IL-18 has also been found to increase the Alzheimer's disease-associated amyloid-beta production in human neuron cells.
Rashad et al., from Sendai, Japan showed the intense activation of immune cells, particularly the microglia, along with the increase in macrophage activity and NLRP3 inflammasome activation that is indicated by NLRP3, Interleukin 1 beta (IL-1β), and Interleukin 18 gene and caspase 1 upregulation and cleavage as well as pyroptosis.
Leukocytes were observed in the brain parenchyma, indicating a role in cerebral venous thrombosis (CVT)-induced inflammation. In addition, astrocytes were activated, and they induced glial scar leading to parenchymal contraction during the subacute stage and tissue loss. MMP9 was responsible primarily for the BBB breakdown after CVT and it is mainly produced by pericytes.

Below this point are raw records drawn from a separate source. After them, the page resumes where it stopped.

Source: an optimization exercise on an open RTL-to-GDS flow (aim: small area, a short achievable clock period and few clock cycles). Production flows keep margins and buffers that such runs may drop.
The RTL was checked by simulation tests, not by an equivalence proof against the original design.
Power figures rest on the tool's default switching activity, not on a simulated workload.

## north
// multiCycleCpu
module multiCycleCpu (
  input  logic                              clk,
  input  logic                              reset,
  input  logic [32-1:0]        instr,
  input  logic [32-1:0]        dataReadData,
  output logic [32-1:0]        instrAddr,
  output logic [9-1:0]   dataAddr,
  output logic [32-1:0]        dataWriteData,
  output logic                              dataWrite
);
clock: 8.0 ns
lec_check: 0
cap_margin: 20
core_margin: 2
core_utilization: 55
cts_cluster_diameter: 60
cts_cluster_size: 24
setup_slack_margin: 4.8
slew_margin: 20
synth_hierarchical: 1
synth_minimum_keep_size: 0
run.sh (not shown) runs the stock make flow with config.mk's settings and CLKGATE_MAP_FILE= SYNTH_SCRIPT=/design/flow/synth_recipe.tcl, a recipe that flattens the netlist after the stock synthesis.
Testbench counts of north, summed over its fixed seeds: cycles 12,958.
The following lists how south was set up differently from north:
- a deleted CTS_CLUSTER_SIZE that had been 24
- a change of SETUP_SLACK_MARGIN from 4.8 to 4.6
- a change of CORE_UTILIZATION from 55 to 40
- a deleted CTS_CLUSTER_DIAMETER that had been 60
==> summary.txt <==
south was carried through to the last stage, and its layout satisfied the timing, design-rule and antenna checks.
north -> south: number of nets at the end of the flow decreased slightly
south -> north: post-route setup TNS flat
Relative to north, share of cells above drive strength 1 has gone down in south.
Of south and north, the lower number of antenna violations at the first check in global routing belongs to south.
Going from north to south, placed instance count grew by a little under 10%.
south vs. north: routed wire length went down by 7.1%.
The topmost layer with routed signal wires comes out met4 in one run and met5 in the other, namely in south and north respectively.
Part of the power in registers on south is down relative to north.
For the clock skew, south came in 5.5 ps lower than north did.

MMP9 activation was observed before inflammatory changes, indicating that BBB breakdown is the initial driver of the pathology of CVT. These results show an inflammation driven pathophysiology of CVT that follows MMP9-mediated BBB breakdown, and identified several targets that can be targeted by pharmaceutical agents to improve the neuroinflammation that follows CVT, such as MMP9, NLRP3, and IL-1β. Some of these pharmaceutical agents are already in clinical practice or under clinical trials indicating a good potential for translating this work into patient care 1).